Former president Jacob Zuma.
Gallo Images/Thulie Dlamini
- The Zondo Commission has heard that former president Jacob Zuma and his faction wanted to capture the State Security Agency.
- The former SSA director-general was testifying at the inquiry on Friday.
- He said more sinister objectives were at play in the restructuring of the agency.
The former director-general of the State Security Agency (SSA), Mzuvukile Maqetuka, has alleged that former president Jacob Zuma and his faction wanted to capture the agency.
Maqetuka was testifying before the inquiry chair, Deputy Chief Justice Raymond Zondo, on Friday. He said when it was apparent that he and his other intelligence colleagues – Mo Shaik and Gibson Njenje – did not serve Zuma’s broader agenda, they were replaced.
Maqetuka was appointed by Zuma in 2009.
He said they were opposed to the idea of a new agency, which Zuma wanted to establish through a proclamation like “a presidential decree and it does not go through Parliament”.
“It was my view that the reason for the restructuring of the intelligence services was that, post-Polokwane ANC elective conference, the faction in support of the former president, the Zuma faction, wanted to assert their control.
Rationale
“They applied their mind to the rationale for doing so, that is, for the creation of the SSA,” he said.
He said with regard to the events that followed after they left the agency, and the parallel intelligence operations conducted by the agency’s former boss Arthur Fraser, “it may be that more sinister objectives were at play in the restructuring”.
“It may be that while the former president believed that we would all serve his broader agenda to perhaps capture the intelligence services when it was apparent that we were not as compliant as expected, we were replaced so that he could pursue his agenda unhindered.
“I’m convinced even more now that our leaving, and I’m talking about myself, Njenje and Shaik, the organisation is tantamount to constructive dismissal. If you follow the events, there must have been a rational for that,” he said.
He also said he agreed with Shaik that there was no need for a minister of intelligence. “It is my view that the concept of having a minister of intelligence is in direct conflict with the basic principles of intelligence set out in the White Paper,” Maqetuka said.
He also questioned how it could be possible for one to separate the intelligence service from the executive.

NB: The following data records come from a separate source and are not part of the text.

`src/rtl/auth_pkg.sv`:
```
// Shared constants and types for the password entry front end and authenticator.
package auth_pkg;

   localparam int unsigned NUM_DIGITS = 4;
   localparam int unsigned DIGIT_W    = 4;
   localparam int unsigned PWD_W      = 16;

   localparam logic [PWD_W-1:0] TARGET_HASH = 16'hB7E1;

   typedef enum logic [1:0] {
      S_ENTRY        = 2'd0,
      S_SUBMIT       = 2'd1,
      S_WAIT_RELEASE = 2'd2
   } entry_state_t;

endpackage

```
`src/rtl/input_debouncer.sv`:
```
// Two-flop synchronizer plus run-length debouncer for one raw push-button.
module input_debouncer #(
   parameter int unsigned DEBOUNCE_CYCLES = 16
) (
   input  logic clk,
   input  logic rst,
   input  logic raw,
   output logic level,
   output logic press
);

   localparam int unsigned CNT_W = $clog2(DEBOUNCE_CYCLES + 1);

   logic             sync1_q, sync2_q;
   logic             stable_q, stable_d;
   logic             stable_dly_q;
   logic [CNT_W-1:0] cnt_q, cnt_d;

   // Flip the stable level only after an unbroken run of disagreeing samples.
   always_comb begin
      stable_d = stable_q;
      cnt_d    = '0;
      if (sync2_q != stable_q) begin
         if (cnt_q == CNT_W'(DEBOUNCE_CYCLES - 1)) begin
            stable_d = ~stable_q;
         end else begin
            cnt_d = cnt_q + CNT_W'(1);
         end
      end
   end

   always_ff @(posedge clk) begin
      if (rst) begin
         sync1_q      <= 1'b0;
         sync2_q      <= 1'b0;
         stable_q     <= 1'b0;
         stable_dly_q <= 1'b0;
         cnt_q        <= '0;
      end else begin
         sync1_q      <= raw;
         sync2_q      <= sync1_q;
         stable_q     <= stable_d;
         stable_dly_q <= stable_q;
         cnt_q        <= cnt_d;
      end
   end

   assign level = stable_q;
   assign press = stable_q & ~stable_dly_q;

endmodule

```
`src/rtl/password_entry.sv`:
```
// Debounced keypad entry: collects four digits and presents them to the authenticator.
module password_entry
   import auth_pkg::entry_state_t, auth_pkg::S_ENTRY, auth_pkg::S_SUBMIT,
          auth_pkg::S_WAIT_RELEASE, auth_pkg::DIGIT_W, auth_pkg::PWD_W;
#(
   parameter int unsigned DEBOUNCE_CYCLES = 16,
   parameter int unsigned NUM_DIGITS      = auth_pkg::NUM_DIGITS
) (
   input  logic               clk,
   input  logic               rst,
   input  logic [DIGIT_W-1:0] digit_in,
   input  logic               digit_btn_raw,
   input  logic               enter_btn_raw,
   input  logic               clear_btn_raw,
   output logic [PWD_W-1:0]   password_in,
   output logic               enter_btn,
   output logic [2:0]         digit_count,
   output logic               entry_full
);

   localparam int unsigned COUNT_W = 3;

   logic enter_level, enter_press;
   logic digit_press, clear_press;
   logic unused_digit_level, unused_clear_level;

   input_debouncer #(.DEBOUNCE_CYCLES(DEBOUNCE_CYCLES)) u_enter_db (
      .clk(clk), .rst(rst), .raw(enter_btn_raw), .level(enter_level), .press(enter_press)
   );
   input_debouncer #(.DEBOUNCE_CYCLES(DEBOUNCE_CYCLES)) u_digit_db (
      .clk(clk), .rst(rst), .raw(digit_btn_raw), .level(unused_digit_level), .press(digit_press)
   );
   input_debouncer #(.DEBOUNCE_CYCLES(DEBOUNCE_CYCLES)) u_clear_db (
      .clk(clk), .rst(rst), .raw(clear_btn_raw), .level(unused_clear_level), .press(clear_press)
   );

   logic [DIGIT_W-1:0] digit_meta_q, digit_sync_q;
   entry_state_t       state_q, state_d;
   logic [PWD_W-1:0]   buf_q, buf_d;
   logic [COUNT_W-1:0] count_q, count_d;
   logic               enter_q, enter_d;
   logic               full_q, full_d;
   logic               full_now;

   assign full_now = (count_q == COUNT_W'(NUM_DIGITS));

   // Entry FSM; losing presses are dropped rather than queued.
   always_comb begin
      state_d = state_q;
      buf_d   = buf_q;
      count_d = count_q;
      case (state_q)
         S_ENTRY: begin
            if (enter_press) begin
               state_d = full_now ? S_SUBMIT : S_WAIT_RELEASE;
            end else if (clear_press) begin
               buf_d   = '0;
               count_d = '0;
            end else if (digit_press && !full_now) begin
               buf_d   = {buf_q[PWD_W-DIGIT_W-1:0], digit_sync_q};
               count_d = count_q + COUNT_W'(1);
            end
         end
         S_SUBMIT: begin
            if (!enter_level) begin
               buf_d   = '0;
               count_d = '0;
               state_d = S_ENTRY;
            end
         end
         S_WAIT_RELEASE: begin
            if (!enter_level) begin
               state_d = S_ENTRY;
            end
         end
         default: state_d = S_ENTRY;
      endcase
      enter_d = (state_d == S_SUBMIT);
      full_d  = (count_d == COUNT_W'(NUM_DIGITS));
   end

   always_ff @(posedge clk) begin
      if (rst) begin
         digit_meta_q <= '0;
         digit_sync_q <= '0;
         state_q      <= S_ENTRY;
         buf_q        <= '0;
         count_q      <= '0;
         enter_q      <= 1'b0;
         full_q       <= 1'b0;
      end else begin
         digit_meta_q <= digit_in;
         digit_sync_q <= digit_meta_q;
         state_q      <= state_d;
         buf_q        <= buf_d;
         count_q      <= count_d;
         enter_q      <= enter_d;
         full_q       <= full_d;
      end
   end

   assign password_in = buf_q;
   assign enter_btn   = enter_q;
   assign digit_count = count_q;
   assign entry_full  = full_q;

endmodule

```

Earlier during his testimony, Maqetuka told the commission of inquiry that although he does not recall former State Security minister Siyabonga Cwele instructing them to stop investigating the controversial Gupta family, “his utterances, interaction and gestures were that this must stop”.

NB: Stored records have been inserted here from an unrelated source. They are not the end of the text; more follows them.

$ cat src/rtl/alu_issue_sequencer.sv
// alu_issue_sequencer: issue stage in front of Parameterized_ALU.
// Accepts register-to-register instructions over valid/ready, reads operands
// from a local 8-entry register file, drives ALU_Func/A/B, waits out the
// ALU latency and writes ALU_out plus the ALU status flags back.
// Opcode 4'b1111 is a local load-immediate that never reaches the ALU.
//
// Ports:
//   clk, rst                         clock, async active-high reset
//   instr_valid/instr_ready          instruction handshake
//   instr_func/rd/rs1/rs2/imm        instruction fields
//   ALU_Func, A, B                   registered operands to the ALU
//   ALU_out, Carry..Shift            ALU result and status flags
//   flags                            last captured {Carry,Arith,Logic,CMP,Shift}
//   done                             one-cycle pulse after a register write
//   busy                             high while an ALU op is in flight
//   dbg_addr/dbg_data                combinational register-file peek
module alu_issue_sequencer #(
  parameter int unsigned N       = 16,
  parameter int unsigned ALU_LAT = 1
) (
  input  logic         clk,
  input  logic         rst,
  input  logic         instr_valid,
  output logic         instr_ready,
  input  logic [3:0]   instr_func,
  input  logic [2:0]   instr_rd,
  input  logic [2:0]   instr_rs1,
  input  logic [2:0]   instr_rs2,
  input  logic [N-1:0] instr_imm,
  output logic [3:0]   ALU_Func,
  output logic [N-1:0] A,
  output logic [N-1:0] B,
  input  logic [N-1:0] ALU_out,
  input  logic         Carry,
  input  logic         Arith,
  input  logic         Logic,
  input  logic         CMP,
  input  logic         Shift,
  output logic [4:0]   flags,
  output logic         done,
  output logic         busy,
  input  logic [2:0]   dbg_addr,
  output logic [N-1:0] dbg_data
);

  localparam int unsigned CNT_W   = 3;
  localparam int unsigned REGS    = 8;
  localparam logic [3:0]  FUNC_LDI = 4'hF;

  localparam logic [1:0] S_IDLE  = 2'd0;
  localparam logic [1:0] S_ISSUE = 2'd1;
  localparam logic [1:0] S_WAIT  = 2'd2;

  logic [1:0]       state_q, state_d;
  logic [CNT_W-1:0] cnt_q,   cnt_d;
  logic [2:0]       rd_q,    rd_d;
  logic [3:0]       func_q,  func_d;
  logic [N-1:0]     a_q,     a_d;
  logic [N-1:0]     b_q,     b_d;
  logic [4:0]       flags_q, flags_d;
  logic             done_q,  done_d;
  logic             busy_q,  busy_d;
  logic [N-1:0]     rf_q [REGS];
  logic [N-1:0]     rf_d [REGS];

  // Next-state, operand capture and register-file write selection
  always_comb begin
    state_d = state_q;
    cnt_d   = cnt_q;
    rd_d    = rd_q;
    func_d  = func_q;
    a_d     = a_q;
    b_d     = b_q;
    flags_d = flags_q;
    done_d  = 1'b0;
    rf_d    = rf_q;

    case (state_q)
      S_IDLE: begin
        if (instr_valid) begin
          if (instr_func == FUNC_LDI) begin
            rf_d[instr_rd] = instr_imm;
            done_d         = 1'b1;
          end else begin
            // Operands come from pre-edge contents, so rd==rs1/rs2 reads the old value
            func_d  = instr_func;
            rd_d    = instr_rd;
            a_d     = rf_q[instr_rs1];
            b_d     = rf_q[instr_rs2];
            state_d = S_ISSUE;
          end
        end
      end
      S_ISSUE: begin
        state_d = S_WAIT;
        cnt_d   = CNT_W'(ALU_LAT);
      end
      S_WAIT: begin
        cnt_d = cnt_q - CNT_W'(1);
        if (cnt_q == CNT_W'(1)) begin
          rf_d[rd_q] = ALU_out;
          flags_d    = {Carry, Arith, Logic, CMP, Shift};
          done_d     = 1'b1;
          state_d    = S_IDLE;
        end
      end
      default: state_d = S_IDLE;
    endcase

    busy_d = (state_d != S_IDLE);
  end

  // State and output registers
  always_ff @(posedge clk or posedge rst) begin
    if (rst) begin
      state_q <= S_IDLE;
      cnt_q   <= '0;
      rd_q    <= '0;
      func_q  <= '0;
      a_q     <= '0;
      b_q     <= '0;
      flags_q <= '0;
      done_q  <= 1'b0;
      busy_q  <= 1'b0;
      for (int i = 0; i < REGS; i++) rf_q[i] <= '0;
    end else begin
      state_q <= state_d;
      cnt_q   <= cnt_d;
      rd_q    <= rd_d;
      func_q  <= func_d;
      a_q     <= a_d;
      b_q     <= b_d;
      flags_q <= flags_d;
      done_q  <= done_d;
      busy_q  <= busy_d;
      for (int i = 0; i < REGS; i++) rf_q[i] <= rf_d[i];
    end
  end

  // Ready is a state decode gated by reset so it is low for the whole reset window
  assign instr_ready = (state_q == S_IDLE) & ~rst;
  assign ALU_Func    = func_q;
  assign A           = a_q;
  assign B           = b_q;
  assign flags       = flags_q;
  assign done        = done_q;
  assign busy        = busy_q;
  assign dbg_data    = rf_q[dbg_addr];

endmodule
### src/flat_wrapper.sv
// flat-port wrapper written by rule: the top's interface ports become plain ports
module axi_cmd_master_flat import axi_cmd_pkg::*;
#(
    parameter int IDWID = 4,
    parameter int DWID  = 64
)
  (clk, rst_n, cmd_valid, cmd_ready, cmd_write, cmd_addr, cmd_len, cmd_id, wr_valid, wr_ready, wr_data, rd_valid, rd_ready, rd_data, rd_last, done_valid, done_write, done_id, done_resp, axi_awaddr, axi_awburst, axi_awid, axi_awlen, axi_awvalid, axi_awready, axi_wdata, axi_wstrb, axi_wlast, axi_wvalid, axi_wready, axi_bid, axi_bresp, axi_bvalid, axi_bready, axi_araddr, axi_arburst, axi_arid, axi_arlen, axi_arvalid, axi_arready, axi_rdata, axi_rid, axi_rlast, axi_rresp, axi_rvalid, axi_rready);
  axi_cmd_master_if #(.IDWID(IDWID), .DWID(DWID)) axi_i ();
  input  logic clk;
  input  logic rst_n;
  input  logic cmd_valid;
  output logic cmd_ready;
  input  logic cmd_write;
  input  logic [31:0] cmd_addr;
  input  logic [7:0] cmd_len;
  input  logic [IDWID-1:0] cmd_id;
  input  logic wr_valid;
  output logic wr_ready;
  input  logic [DWID-1:0] wr_data;
  output logic rd_valid;
  input  logic rd_ready;
  output logic [DWID-1:0] rd_data;
  output logic rd_last;
  output logic done_valid;
  output logic done_write;
  output logic [IDWID-1:0] done_id;
  output logic [1:0] done_resp;
  output wire logic [$bits(axi_i.awaddr)-1:0] axi_awaddr;
  output wire logic [$bits(axi_i.awburst)-1:0] axi_awburst;
  output wire logic [$bits(axi_i.awid)-1:0] axi_awid;
  output wire logic [$bits(axi_i.awlen)-1:0] axi_awlen;
  output wire logic [$bits(axi_i.awvalid)-1:0] axi_awvalid;
  input wire logic [$bits(axi_i.awready)-1:0] axi_awready;
  output wire logic [$bits(axi_i.wdata)-1:0] axi_wdata;
  output wire logic [$bits(axi_i.wstrb)-1:0] axi_wstrb;
  output wire logic [$bits(axi_i.wlast)-1:0] axi_wlast;
  output wire logic [$bits(axi_i.wvalid)-1:0] axi_wvalid;
  input wire logic [$bits(axi_i.wready)-1:0] axi_wready;
  input wire logic [$bits(axi_i.bid)-1:0] axi_bid;
  input wire logic [$bits(axi_i.bresp)-1:0] axi_bresp;
  input wire logic [$bits(axi_i.bvalid)-1:0] axi_bvalid;
  output wire logic [$bits(axi_i.bready)-1:0] axi_bready;
  output wire logic [$bits(axi_i.araddr)-1:0] axi_araddr;
  output wire logic [$bits(axi_i.arburst)-1:0] axi_arburst;
  output wire logic [$bits(axi_i.arid)-1:0] axi_arid;
  output wire logic [$bits(axi_i.arlen)-1:0] axi_arlen;
  output wire logic [$bits(axi_i.arvalid)-1:0] axi_arvalid;
  input wire logic [$bits(axi_i.arready)-1:0] axi_arready;
  input wire logic [$bits(axi_i.rdata)-1:0] axi_rdata;
  input wire logic [$bits(axi_i.rid)-1:0] axi_rid;
  input wire logic [$bits(axi_i.rlast)-1:0] axi_rlast;
  input wire logic [$bits(axi_i.rresp)-1:0] axi_rresp;
  input wire logic [$bits(axi_i.rvalid)-1:0] axi_rvalid;
  output wire logic [$bits(axi_i.rready)-1:0] axi_rready;
  assign axi_awaddr = axi_i.awaddr;
  assign axi_awburst = axi_i.awburst;
  assign axi_awid = axi_i.awid;
  assign axi_awlen = axi_i.awlen;
  assign axi_awvalid = axi_i.awvalid;
  assign axi_i.awready = axi_awready;
  assign axi_wdata = axi_i.wdata;
  assign axi_wstrb = axi_i.wstrb;
  assign axi_wlast = axi_i.wlast;
  assign axi_wvalid = axi_i.wvalid;
  assign axi_i.wready = axi_wready;
  assign axi_i.bid = axi_bid;
  assign axi_i.bresp = axi_bresp;
  assign axi_i.bvalid = axi_bvalid;
  assign axi_bready = axi_i.bready;
  assign axi_araddr = axi_i.araddr;
  assign axi_arburst = axi_i.arburst;
  assign axi_arid = axi_i.arid;
  assign axi_arlen = axi_i.arlen;
  assign axi_arvalid = axi_i.arvalid;
  assign axi_i.arready = axi_arready;
  assign axi_i.rdata = axi_rdata;
  assign axi_i.rid = axi_rid;
  assign axi_i.rlast = axi_rlast;
  assign axi_i.rresp = axi_rresp;
  assign axi_i.rvalid = axi_rvalid;
  assign axi_rready = axi_i.rready;
  axi_cmd_master #(.IDWID(IDWID), .DWID(DWID)) u_core (.clk(clk), .rst_n(rst_n), .cmd_valid(cmd_valid), .cmd_ready(cmd_ready), .cmd_write(cmd_write), .cmd_addr(cmd_addr), .cmd_len(cmd_len), .cmd_id(cmd_id), .wr_valid(wr_valid), .wr_ready(wr_ready), .wr_data(wr_data), .rd_valid(rd_valid), .rd_ready(rd_ready), .rd_data(rd_data), .rd_last(rd_last), .done_valid(done_valid), .done_write(done_write), .done_id(done_id), .done_resp(done_resp), .axi(axi_i));
endmodule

He said he and his intelligence colleagues, Njenje and Shaik, had a meeting with Cwele in Cape Town in 2011, but the meeting did not yield results.
READ | Shaik: Ex-state security minister’s bid to stop SSA probe of Guptas ‘was illegal’
He said in that meeting they were mostly “rambling” about the so-called conflict of interest regarding Njenje’s business interests and the Guptas.
He said, until today, he was still curious about what business interests Cwele was referring to.
“When I saw that we were not being serious about the matter, I said to the minister that we would discuss the matter with the president… at that time I was very clear I am not going to get instructions from the minister on this investigation. We will report this matter with the president.”
He said they approached Zuma and told him about the contents of the investigation. He added that Zuma told them in detail about his relationship with the Gupta family.
“The president was going along with the idea that the investigation was irregular,” Maqetuka said.
He said although Zuma did not instruct them to stop the investigation, his demeanour during the meeting made it clear that he wanted it to stop.